Stored items:
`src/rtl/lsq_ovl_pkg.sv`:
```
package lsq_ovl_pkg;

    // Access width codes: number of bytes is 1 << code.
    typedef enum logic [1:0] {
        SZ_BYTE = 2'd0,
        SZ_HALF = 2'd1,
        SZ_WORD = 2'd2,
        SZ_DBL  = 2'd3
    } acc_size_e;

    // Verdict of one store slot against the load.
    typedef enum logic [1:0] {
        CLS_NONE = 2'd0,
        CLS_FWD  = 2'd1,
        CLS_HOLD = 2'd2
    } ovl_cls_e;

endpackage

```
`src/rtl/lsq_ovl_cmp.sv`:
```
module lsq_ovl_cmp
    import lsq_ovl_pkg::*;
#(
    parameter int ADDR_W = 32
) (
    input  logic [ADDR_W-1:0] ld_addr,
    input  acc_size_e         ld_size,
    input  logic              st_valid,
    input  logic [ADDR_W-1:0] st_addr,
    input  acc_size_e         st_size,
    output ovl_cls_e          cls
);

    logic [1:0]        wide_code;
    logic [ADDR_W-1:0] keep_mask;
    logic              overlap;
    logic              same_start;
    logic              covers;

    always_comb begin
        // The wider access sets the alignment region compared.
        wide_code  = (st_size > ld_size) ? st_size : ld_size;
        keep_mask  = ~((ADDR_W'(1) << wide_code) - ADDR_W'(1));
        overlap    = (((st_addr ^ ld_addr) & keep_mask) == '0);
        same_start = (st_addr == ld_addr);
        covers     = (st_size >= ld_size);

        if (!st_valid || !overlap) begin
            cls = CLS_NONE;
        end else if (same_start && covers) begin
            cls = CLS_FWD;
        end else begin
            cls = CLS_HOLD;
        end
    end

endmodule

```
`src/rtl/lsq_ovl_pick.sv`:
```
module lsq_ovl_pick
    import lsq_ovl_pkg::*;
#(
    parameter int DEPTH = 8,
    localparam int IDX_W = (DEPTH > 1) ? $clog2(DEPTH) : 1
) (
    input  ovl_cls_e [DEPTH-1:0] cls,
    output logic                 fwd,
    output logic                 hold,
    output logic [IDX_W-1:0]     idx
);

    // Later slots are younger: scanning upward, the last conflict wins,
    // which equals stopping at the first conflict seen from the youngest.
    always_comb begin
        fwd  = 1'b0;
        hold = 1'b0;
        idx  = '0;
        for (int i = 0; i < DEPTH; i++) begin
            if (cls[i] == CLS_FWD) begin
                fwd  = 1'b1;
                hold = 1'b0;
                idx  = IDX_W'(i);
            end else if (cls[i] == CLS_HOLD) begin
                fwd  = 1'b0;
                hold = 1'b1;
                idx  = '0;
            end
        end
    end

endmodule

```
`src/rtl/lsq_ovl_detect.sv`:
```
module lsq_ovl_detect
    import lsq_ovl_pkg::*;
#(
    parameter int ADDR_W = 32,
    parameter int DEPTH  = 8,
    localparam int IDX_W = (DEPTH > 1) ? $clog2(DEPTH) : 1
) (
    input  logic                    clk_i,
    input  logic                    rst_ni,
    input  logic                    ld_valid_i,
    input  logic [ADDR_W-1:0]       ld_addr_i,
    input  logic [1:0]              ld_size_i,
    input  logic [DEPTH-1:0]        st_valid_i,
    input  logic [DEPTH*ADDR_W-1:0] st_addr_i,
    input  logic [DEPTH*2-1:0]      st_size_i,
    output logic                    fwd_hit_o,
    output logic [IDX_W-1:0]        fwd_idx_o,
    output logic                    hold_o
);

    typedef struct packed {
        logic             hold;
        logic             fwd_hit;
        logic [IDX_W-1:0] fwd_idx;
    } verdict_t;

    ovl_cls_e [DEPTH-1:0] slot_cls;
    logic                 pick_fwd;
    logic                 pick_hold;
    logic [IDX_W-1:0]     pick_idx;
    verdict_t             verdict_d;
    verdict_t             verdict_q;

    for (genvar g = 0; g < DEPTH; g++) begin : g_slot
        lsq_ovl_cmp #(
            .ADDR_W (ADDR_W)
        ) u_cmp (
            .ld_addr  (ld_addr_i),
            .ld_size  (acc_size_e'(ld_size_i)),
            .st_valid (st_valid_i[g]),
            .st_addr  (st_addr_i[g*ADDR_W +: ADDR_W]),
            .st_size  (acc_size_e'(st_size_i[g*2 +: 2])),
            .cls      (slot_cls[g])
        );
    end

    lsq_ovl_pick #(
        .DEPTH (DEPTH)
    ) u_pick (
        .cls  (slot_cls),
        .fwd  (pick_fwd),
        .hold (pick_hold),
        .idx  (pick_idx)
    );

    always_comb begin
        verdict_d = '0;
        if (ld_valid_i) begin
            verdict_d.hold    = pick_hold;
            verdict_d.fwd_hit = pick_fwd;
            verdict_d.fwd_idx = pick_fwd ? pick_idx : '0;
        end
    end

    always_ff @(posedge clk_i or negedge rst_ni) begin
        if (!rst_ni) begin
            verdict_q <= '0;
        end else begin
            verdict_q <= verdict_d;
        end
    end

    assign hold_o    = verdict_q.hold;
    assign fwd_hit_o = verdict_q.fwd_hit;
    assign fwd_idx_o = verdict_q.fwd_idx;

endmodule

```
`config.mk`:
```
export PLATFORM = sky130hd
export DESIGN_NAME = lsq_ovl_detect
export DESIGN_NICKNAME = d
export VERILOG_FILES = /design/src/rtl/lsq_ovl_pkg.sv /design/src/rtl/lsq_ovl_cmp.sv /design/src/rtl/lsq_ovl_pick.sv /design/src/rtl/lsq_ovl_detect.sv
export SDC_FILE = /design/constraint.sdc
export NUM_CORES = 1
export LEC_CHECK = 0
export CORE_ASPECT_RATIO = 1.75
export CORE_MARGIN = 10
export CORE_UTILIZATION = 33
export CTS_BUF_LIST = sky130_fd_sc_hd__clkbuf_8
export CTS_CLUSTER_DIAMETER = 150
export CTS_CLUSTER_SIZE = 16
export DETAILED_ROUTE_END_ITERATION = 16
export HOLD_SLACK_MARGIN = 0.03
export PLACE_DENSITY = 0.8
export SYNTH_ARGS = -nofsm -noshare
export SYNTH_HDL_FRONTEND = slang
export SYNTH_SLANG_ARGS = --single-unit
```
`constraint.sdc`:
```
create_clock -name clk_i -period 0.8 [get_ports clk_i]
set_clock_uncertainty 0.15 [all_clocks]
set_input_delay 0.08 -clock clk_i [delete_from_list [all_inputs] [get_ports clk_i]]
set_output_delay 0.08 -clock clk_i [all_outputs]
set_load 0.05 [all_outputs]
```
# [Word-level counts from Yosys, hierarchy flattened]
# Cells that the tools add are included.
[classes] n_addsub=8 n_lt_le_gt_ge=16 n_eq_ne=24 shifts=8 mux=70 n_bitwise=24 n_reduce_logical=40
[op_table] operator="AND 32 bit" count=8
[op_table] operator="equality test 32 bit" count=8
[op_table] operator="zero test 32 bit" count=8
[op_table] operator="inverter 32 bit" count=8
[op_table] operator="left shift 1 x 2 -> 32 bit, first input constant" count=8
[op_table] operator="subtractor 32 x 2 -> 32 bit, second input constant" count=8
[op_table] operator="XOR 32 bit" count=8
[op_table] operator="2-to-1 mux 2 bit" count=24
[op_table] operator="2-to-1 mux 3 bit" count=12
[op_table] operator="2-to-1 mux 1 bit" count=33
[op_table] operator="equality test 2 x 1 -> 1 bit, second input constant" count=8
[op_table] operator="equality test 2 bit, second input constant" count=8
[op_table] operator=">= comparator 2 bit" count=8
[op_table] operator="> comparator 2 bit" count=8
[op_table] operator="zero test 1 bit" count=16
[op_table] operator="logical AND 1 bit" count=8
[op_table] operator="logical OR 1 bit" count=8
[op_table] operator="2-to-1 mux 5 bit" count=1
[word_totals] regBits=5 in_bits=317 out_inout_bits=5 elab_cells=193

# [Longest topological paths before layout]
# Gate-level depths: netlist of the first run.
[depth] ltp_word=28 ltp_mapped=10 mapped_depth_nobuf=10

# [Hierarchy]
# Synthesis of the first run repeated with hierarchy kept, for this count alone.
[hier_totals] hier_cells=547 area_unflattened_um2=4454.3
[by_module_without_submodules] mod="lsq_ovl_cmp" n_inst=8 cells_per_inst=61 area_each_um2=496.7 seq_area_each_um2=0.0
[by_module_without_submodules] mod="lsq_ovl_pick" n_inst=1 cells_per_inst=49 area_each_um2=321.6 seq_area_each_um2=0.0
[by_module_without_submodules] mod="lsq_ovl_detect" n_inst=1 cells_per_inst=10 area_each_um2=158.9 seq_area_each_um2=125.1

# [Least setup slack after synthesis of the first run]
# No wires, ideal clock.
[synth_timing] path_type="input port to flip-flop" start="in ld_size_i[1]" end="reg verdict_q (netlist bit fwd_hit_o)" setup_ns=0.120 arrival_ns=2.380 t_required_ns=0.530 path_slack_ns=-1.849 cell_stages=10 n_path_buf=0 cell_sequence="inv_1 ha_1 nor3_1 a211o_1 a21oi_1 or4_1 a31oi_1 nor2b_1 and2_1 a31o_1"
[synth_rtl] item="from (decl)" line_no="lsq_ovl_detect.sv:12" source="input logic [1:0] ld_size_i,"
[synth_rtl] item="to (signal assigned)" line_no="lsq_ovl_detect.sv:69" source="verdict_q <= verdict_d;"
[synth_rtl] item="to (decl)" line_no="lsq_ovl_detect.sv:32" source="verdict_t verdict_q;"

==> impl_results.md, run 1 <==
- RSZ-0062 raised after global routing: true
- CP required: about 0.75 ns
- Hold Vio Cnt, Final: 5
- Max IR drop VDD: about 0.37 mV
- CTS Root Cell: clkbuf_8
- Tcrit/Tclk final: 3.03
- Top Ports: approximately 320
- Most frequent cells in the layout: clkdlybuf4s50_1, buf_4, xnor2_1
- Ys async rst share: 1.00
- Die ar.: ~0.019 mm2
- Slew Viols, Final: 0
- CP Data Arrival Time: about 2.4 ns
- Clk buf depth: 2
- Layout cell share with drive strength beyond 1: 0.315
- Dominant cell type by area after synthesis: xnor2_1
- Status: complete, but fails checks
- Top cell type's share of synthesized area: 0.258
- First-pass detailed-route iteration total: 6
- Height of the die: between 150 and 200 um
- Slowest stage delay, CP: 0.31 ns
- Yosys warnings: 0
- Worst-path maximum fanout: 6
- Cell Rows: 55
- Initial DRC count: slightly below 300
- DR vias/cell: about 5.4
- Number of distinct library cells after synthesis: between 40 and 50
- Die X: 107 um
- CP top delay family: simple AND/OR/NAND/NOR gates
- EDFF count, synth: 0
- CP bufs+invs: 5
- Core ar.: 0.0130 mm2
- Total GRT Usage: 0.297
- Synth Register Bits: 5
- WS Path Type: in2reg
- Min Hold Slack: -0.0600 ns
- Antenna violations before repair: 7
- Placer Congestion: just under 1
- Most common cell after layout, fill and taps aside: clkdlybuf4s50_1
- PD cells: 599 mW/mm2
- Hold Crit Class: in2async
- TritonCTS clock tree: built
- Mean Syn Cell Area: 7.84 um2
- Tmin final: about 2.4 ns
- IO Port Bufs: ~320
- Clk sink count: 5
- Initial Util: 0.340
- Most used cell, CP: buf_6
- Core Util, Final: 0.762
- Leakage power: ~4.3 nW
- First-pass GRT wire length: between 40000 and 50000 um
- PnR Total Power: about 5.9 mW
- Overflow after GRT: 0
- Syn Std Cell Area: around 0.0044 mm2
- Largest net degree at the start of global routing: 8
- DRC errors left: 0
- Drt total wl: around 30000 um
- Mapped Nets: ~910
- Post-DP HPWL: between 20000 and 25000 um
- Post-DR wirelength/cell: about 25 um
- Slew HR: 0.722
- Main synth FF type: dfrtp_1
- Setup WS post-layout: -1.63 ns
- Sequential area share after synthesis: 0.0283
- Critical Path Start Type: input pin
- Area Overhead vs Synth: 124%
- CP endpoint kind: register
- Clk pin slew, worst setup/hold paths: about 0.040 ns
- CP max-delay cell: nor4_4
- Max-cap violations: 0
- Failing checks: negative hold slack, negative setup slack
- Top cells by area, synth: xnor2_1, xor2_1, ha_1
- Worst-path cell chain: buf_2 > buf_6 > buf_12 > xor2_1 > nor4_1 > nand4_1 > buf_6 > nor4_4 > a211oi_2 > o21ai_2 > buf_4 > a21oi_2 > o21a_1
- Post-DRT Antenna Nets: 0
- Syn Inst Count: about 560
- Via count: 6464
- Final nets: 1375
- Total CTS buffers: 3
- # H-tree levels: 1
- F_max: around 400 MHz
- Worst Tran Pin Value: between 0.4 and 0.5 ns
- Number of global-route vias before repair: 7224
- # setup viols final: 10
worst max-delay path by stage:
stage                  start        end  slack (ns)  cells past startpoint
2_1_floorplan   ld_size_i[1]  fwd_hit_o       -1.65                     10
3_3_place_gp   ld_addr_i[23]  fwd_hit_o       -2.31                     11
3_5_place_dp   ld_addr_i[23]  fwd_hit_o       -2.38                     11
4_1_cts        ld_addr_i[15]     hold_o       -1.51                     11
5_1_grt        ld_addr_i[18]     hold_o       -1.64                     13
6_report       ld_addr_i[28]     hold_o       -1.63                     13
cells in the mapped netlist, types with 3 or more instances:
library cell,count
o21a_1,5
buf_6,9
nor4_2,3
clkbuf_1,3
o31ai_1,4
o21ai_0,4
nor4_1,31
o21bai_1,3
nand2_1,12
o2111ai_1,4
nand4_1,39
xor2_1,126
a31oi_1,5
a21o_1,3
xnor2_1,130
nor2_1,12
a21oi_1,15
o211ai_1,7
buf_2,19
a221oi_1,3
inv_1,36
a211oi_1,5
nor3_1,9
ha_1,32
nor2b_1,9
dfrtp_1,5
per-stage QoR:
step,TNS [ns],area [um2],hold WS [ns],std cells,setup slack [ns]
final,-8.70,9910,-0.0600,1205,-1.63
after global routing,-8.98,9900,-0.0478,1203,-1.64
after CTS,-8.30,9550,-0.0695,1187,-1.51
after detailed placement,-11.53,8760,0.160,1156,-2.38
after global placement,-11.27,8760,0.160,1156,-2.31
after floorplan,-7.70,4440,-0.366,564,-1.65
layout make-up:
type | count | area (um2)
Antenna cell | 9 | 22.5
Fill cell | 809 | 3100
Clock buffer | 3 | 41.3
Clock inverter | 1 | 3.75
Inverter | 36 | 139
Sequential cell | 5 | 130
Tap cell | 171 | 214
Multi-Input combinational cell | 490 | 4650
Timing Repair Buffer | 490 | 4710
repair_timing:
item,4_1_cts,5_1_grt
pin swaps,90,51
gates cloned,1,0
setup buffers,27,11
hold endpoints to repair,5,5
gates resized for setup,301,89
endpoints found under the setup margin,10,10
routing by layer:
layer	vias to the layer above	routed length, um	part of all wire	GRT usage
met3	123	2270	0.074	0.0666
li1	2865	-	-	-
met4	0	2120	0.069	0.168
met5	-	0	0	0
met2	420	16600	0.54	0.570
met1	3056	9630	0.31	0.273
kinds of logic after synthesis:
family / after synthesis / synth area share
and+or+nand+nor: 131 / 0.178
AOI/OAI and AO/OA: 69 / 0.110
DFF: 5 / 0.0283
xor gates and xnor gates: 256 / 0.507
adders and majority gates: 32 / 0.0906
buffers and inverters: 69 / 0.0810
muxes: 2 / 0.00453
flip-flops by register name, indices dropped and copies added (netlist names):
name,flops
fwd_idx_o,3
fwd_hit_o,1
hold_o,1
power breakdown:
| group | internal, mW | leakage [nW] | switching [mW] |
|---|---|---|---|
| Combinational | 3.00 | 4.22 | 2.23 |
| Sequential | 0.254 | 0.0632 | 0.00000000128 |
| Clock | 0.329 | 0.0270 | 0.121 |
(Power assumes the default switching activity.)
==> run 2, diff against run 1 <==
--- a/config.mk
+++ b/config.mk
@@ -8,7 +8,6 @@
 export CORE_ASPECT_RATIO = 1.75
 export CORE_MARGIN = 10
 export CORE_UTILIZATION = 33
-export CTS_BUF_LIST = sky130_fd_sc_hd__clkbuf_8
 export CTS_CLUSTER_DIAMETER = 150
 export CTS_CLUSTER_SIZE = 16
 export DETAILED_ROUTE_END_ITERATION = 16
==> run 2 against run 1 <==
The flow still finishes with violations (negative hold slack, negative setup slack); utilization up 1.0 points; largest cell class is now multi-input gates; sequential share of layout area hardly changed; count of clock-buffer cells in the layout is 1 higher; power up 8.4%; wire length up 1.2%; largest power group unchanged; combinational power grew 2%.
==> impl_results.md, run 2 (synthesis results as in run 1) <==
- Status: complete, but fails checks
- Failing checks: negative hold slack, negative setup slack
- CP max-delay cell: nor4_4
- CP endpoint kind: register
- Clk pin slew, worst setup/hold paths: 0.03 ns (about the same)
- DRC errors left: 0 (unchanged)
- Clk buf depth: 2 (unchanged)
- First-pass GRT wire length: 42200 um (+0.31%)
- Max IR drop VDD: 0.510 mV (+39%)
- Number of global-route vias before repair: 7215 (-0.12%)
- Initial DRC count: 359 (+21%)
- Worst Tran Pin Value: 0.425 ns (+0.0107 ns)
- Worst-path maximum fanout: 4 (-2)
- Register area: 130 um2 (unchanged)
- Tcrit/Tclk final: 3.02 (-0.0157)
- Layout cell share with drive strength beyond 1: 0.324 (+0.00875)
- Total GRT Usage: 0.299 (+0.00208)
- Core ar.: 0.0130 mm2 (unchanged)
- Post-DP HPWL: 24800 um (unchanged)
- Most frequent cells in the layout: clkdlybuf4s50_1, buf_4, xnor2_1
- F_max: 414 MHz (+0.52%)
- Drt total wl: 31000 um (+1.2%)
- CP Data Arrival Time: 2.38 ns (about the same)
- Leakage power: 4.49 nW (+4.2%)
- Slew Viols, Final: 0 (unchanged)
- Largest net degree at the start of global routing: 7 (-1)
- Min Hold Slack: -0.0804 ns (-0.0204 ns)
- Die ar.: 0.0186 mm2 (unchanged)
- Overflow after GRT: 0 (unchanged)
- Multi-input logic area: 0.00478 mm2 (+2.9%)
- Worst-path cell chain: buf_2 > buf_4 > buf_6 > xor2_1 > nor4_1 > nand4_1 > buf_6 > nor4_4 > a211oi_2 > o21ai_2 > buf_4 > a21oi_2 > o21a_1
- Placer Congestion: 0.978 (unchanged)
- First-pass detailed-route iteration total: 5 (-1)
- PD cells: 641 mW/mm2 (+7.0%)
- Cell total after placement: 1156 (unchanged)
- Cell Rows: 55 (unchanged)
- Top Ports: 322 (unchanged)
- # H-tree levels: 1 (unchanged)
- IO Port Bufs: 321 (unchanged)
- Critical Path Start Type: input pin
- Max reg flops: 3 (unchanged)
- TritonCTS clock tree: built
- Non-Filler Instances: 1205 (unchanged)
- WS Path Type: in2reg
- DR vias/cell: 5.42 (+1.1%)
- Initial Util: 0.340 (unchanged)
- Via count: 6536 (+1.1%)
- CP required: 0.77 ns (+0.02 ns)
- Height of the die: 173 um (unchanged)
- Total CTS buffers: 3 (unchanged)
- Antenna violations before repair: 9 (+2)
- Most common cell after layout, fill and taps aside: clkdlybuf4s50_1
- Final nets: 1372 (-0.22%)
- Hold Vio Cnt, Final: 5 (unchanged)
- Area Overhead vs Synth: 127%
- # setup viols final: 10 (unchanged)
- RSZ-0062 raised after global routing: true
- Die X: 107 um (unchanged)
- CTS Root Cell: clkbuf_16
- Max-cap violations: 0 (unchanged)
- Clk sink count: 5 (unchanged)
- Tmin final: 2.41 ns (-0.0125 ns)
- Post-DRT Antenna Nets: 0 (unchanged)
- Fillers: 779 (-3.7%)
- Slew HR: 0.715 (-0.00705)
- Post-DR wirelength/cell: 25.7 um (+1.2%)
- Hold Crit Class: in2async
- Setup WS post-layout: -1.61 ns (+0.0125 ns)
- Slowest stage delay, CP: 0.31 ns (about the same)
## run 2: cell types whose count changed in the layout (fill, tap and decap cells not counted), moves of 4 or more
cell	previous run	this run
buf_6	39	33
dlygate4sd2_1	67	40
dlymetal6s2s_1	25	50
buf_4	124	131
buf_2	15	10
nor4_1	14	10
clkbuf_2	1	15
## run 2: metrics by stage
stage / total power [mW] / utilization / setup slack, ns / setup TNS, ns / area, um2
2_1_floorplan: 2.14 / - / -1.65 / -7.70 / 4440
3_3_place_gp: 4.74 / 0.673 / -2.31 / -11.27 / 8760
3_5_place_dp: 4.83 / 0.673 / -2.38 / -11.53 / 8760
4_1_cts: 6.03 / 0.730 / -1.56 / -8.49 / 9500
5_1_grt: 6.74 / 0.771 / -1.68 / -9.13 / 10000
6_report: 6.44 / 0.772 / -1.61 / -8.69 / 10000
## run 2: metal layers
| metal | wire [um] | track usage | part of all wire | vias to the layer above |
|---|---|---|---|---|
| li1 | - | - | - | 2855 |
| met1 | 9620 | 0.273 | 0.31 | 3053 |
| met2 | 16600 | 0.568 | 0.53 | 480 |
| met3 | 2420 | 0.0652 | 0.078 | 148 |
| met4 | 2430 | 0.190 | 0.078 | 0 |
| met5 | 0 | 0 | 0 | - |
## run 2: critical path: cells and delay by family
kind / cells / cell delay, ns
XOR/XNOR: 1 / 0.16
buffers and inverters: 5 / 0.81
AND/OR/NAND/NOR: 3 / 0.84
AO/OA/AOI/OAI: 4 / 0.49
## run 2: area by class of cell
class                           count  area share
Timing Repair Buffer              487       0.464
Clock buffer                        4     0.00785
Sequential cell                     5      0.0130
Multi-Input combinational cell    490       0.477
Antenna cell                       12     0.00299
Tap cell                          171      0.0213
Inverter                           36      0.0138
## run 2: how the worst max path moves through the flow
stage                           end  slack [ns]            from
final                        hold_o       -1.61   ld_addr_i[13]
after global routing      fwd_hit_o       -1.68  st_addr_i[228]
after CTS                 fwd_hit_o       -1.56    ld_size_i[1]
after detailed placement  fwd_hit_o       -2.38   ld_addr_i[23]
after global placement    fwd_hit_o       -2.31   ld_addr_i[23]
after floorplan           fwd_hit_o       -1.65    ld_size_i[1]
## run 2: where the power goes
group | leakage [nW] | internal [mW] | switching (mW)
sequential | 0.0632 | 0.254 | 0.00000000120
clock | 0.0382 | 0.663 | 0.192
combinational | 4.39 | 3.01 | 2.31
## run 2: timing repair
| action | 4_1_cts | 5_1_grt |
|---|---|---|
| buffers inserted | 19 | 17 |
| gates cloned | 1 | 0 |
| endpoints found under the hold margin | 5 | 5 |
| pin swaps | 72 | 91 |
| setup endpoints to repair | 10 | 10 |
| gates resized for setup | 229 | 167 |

- _Required action_: From the entries, copy every line in which the string "between" can be found.

- _Solution_:
- Height of the die: between 150 and 200 um
- Number of distinct library cells after synthesis: between 40 and 50
- First-pass GRT wire length: between 40000 and 50000 um
- Post-DP HPWL: between 20000 and 25000 um
- Worst Tran Pin Value: between 0.4 and 0.5 ns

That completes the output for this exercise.